▶ **Given information**
== Segment start ==

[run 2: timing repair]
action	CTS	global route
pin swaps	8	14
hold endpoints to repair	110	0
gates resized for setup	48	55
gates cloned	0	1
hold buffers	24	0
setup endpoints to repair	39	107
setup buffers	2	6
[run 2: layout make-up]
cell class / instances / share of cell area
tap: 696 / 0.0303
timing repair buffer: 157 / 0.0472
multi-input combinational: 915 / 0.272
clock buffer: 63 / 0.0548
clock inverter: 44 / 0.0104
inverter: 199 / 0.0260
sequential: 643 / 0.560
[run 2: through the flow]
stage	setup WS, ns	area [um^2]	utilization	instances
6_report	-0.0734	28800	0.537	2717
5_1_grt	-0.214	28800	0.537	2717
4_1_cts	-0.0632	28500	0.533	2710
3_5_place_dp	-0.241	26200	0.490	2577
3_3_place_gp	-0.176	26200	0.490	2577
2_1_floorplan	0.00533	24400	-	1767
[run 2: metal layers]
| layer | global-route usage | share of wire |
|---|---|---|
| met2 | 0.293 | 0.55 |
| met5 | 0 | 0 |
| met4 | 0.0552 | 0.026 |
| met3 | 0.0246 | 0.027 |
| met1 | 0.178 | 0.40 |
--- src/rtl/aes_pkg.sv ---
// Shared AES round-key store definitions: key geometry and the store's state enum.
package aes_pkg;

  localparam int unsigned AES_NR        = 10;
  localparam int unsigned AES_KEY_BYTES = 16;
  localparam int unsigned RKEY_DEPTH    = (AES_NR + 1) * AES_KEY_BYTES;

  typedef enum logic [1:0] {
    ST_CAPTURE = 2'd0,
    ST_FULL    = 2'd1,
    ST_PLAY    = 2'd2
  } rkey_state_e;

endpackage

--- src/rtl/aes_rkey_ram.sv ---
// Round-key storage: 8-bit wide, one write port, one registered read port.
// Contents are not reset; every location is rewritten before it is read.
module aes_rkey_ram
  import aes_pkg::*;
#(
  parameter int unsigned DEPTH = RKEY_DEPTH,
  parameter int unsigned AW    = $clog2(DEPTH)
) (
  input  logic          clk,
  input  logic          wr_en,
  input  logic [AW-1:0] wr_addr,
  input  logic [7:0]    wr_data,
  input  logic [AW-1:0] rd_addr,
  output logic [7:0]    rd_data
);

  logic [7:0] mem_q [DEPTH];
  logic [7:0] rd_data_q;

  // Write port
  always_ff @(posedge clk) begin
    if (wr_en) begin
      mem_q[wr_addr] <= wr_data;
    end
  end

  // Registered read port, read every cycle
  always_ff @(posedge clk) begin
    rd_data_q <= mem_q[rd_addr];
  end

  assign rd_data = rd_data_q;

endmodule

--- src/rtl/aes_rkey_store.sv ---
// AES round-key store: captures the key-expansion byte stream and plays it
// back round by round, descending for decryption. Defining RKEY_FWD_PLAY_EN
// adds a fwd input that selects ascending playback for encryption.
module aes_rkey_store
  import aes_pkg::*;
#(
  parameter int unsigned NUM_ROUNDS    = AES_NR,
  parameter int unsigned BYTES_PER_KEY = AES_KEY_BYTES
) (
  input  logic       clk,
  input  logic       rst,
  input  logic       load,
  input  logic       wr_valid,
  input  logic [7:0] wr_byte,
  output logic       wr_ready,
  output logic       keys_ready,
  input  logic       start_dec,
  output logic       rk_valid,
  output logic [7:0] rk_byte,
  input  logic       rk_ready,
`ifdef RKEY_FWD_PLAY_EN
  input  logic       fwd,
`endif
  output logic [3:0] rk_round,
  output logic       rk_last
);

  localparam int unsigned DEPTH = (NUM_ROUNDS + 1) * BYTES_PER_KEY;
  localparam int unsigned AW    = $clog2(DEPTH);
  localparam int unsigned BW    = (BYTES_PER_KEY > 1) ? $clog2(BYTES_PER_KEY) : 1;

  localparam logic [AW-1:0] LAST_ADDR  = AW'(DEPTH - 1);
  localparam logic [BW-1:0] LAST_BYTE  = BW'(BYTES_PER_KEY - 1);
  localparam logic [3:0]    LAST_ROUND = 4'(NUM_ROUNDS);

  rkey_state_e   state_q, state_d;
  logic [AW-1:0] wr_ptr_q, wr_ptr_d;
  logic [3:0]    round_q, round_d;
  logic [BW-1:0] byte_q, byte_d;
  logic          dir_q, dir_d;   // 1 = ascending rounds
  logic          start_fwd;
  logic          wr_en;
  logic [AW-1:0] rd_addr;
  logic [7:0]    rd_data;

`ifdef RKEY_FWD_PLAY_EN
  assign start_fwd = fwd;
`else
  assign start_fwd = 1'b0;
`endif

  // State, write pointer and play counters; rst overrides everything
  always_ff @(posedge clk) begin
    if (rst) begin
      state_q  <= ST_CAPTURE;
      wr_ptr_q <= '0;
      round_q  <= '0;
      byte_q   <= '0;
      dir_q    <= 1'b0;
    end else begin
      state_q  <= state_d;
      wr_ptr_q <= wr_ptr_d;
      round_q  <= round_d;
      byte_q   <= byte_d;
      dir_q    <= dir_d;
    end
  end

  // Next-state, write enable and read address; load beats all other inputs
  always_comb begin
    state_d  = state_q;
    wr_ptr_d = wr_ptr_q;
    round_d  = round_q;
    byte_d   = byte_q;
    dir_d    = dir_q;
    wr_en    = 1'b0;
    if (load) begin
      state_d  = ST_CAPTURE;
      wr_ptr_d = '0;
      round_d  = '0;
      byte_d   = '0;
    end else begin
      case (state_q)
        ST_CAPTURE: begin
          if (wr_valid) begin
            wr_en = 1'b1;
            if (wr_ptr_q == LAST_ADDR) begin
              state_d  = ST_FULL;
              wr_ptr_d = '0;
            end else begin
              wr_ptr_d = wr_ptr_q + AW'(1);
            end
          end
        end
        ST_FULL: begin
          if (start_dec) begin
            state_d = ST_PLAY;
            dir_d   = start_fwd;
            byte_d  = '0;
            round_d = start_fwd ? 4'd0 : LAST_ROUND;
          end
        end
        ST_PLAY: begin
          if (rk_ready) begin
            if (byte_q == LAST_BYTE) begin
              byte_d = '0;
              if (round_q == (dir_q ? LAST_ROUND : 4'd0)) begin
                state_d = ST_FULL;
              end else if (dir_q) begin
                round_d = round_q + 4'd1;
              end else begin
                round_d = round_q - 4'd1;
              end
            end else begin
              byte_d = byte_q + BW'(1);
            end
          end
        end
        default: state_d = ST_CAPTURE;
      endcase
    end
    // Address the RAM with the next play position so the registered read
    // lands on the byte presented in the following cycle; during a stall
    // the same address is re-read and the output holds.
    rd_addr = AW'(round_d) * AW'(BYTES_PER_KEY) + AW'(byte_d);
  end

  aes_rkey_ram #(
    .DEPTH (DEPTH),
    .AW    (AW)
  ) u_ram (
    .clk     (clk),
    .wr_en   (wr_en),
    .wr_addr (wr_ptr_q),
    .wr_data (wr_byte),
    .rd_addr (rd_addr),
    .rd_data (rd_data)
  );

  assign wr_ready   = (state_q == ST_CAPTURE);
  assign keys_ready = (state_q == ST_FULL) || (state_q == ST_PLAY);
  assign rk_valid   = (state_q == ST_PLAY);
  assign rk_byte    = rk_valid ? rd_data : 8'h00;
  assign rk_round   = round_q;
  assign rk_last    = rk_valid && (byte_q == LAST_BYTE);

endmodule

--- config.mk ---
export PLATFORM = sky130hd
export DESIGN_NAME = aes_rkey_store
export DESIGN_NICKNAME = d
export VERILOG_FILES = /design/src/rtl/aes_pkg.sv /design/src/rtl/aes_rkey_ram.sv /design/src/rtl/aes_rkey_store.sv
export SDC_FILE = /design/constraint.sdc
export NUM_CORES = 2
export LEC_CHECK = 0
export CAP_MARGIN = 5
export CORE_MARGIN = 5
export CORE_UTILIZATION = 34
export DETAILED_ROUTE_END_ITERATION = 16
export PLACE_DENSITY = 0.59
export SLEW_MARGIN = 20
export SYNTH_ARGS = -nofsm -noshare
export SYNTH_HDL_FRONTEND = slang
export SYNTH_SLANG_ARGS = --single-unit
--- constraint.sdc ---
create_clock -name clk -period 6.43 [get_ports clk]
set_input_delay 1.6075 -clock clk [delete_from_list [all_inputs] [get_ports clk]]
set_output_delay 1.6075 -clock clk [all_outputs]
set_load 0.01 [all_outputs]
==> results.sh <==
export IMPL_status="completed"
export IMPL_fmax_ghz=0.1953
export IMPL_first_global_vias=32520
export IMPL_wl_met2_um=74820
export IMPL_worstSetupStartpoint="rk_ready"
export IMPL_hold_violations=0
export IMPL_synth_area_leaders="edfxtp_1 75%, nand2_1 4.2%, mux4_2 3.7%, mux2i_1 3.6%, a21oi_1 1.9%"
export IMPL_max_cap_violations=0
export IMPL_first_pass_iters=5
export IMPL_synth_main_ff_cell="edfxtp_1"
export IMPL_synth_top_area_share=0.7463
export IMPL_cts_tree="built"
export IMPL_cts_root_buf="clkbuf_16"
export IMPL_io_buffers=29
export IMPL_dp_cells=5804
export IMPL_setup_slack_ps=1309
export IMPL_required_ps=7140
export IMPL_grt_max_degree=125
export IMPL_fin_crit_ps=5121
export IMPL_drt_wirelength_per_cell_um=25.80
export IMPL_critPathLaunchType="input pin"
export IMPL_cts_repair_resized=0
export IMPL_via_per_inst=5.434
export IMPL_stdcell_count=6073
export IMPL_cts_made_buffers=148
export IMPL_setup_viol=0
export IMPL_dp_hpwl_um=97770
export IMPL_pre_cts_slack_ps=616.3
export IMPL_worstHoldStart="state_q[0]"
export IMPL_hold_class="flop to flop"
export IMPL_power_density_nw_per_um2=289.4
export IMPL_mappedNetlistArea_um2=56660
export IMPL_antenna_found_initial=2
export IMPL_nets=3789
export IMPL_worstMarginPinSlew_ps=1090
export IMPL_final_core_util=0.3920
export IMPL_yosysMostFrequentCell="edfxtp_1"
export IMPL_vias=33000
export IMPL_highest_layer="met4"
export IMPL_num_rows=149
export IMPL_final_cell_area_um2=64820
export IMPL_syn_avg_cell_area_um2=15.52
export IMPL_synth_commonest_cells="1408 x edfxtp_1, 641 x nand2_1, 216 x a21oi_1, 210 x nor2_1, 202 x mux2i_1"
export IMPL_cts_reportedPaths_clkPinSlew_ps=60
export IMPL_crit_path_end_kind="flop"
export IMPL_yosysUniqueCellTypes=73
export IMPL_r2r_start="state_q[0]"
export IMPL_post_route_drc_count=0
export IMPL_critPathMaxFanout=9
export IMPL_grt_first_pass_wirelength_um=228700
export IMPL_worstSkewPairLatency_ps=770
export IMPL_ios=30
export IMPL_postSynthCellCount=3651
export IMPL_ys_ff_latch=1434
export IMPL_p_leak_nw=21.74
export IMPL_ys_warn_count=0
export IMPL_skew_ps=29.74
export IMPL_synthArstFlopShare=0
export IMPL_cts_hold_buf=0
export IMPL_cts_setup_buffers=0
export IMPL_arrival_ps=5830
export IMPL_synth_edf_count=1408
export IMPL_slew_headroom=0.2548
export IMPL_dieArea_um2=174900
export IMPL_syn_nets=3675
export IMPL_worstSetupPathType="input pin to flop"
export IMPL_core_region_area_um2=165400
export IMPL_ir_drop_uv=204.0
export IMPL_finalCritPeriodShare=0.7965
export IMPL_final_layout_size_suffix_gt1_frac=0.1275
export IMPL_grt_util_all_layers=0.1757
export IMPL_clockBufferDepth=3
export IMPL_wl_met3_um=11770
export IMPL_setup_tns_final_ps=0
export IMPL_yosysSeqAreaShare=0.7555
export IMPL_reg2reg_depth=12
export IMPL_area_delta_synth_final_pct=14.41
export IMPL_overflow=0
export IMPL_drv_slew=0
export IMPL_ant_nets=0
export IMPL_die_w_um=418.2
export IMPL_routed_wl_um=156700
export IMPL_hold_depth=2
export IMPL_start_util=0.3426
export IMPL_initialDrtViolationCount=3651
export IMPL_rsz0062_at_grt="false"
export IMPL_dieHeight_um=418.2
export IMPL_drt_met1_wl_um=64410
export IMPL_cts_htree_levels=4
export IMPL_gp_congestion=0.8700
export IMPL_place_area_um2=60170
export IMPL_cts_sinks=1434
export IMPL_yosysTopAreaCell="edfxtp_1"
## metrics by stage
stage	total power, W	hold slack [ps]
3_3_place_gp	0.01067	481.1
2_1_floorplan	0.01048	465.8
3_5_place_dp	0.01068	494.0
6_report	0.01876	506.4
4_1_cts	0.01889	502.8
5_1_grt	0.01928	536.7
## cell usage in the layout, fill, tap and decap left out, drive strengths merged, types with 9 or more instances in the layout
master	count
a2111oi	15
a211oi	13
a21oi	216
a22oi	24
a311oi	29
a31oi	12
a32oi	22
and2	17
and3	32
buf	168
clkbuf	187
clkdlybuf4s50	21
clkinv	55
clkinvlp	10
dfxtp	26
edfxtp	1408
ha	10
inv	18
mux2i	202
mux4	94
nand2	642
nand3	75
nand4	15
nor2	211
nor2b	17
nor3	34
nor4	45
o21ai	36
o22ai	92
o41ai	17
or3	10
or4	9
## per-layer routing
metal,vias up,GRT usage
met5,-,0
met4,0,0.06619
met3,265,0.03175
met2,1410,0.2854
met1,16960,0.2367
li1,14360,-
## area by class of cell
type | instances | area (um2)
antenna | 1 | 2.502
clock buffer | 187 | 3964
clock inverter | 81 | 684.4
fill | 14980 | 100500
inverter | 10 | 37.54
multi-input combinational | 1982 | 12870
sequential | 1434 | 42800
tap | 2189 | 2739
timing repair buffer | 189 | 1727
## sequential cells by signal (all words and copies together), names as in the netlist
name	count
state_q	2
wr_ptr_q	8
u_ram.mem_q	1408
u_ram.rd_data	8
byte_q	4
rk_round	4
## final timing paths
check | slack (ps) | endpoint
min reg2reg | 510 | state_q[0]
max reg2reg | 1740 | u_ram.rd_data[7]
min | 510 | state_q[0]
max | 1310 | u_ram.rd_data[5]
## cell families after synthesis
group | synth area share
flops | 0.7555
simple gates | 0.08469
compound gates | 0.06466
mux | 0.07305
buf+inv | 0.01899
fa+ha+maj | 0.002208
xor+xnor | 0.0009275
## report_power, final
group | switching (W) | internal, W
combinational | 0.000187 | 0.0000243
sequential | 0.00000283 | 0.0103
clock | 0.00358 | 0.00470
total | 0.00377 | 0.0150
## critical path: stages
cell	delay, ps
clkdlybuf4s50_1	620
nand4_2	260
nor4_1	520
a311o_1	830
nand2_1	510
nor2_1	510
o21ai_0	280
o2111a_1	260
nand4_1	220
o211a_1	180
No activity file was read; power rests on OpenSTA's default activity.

== Segment end ==

▶ **Problem to work on**
Only the lines above starting at the line that holds "export IMPL_num_rows=149" and ending at the line that holds "export IMPL_worstSkewPairLatency_ps=770" are to be repeated, exactly and in full.

▶ **Written solution**
export IMPL_num_rows=149
export IMPL_final_cell_area_um2=64820
export IMPL_syn_avg_cell_area_um2=15.52
export IMPL_synth_commonest_cells="1408 x edfxtp_1, 641 x nand2_1, 216 x a21oi_1, 210 x nor2_1, 202 x mux2i_1"
export IMPL_cts_reportedPaths_clkPinSlew_ps=60
export IMPL_crit_path_end_kind="flop"
export IMPL_yosysUniqueCellTypes=73
export IMPL_r2r_start="state_q[0]"
export IMPL_post_route_drc_count=0
export IMPL_critPathMaxFanout=9
export IMPL_grt_first_pass_wirelength_um=228700
export IMPL_worstSkewPairLatency_ps=770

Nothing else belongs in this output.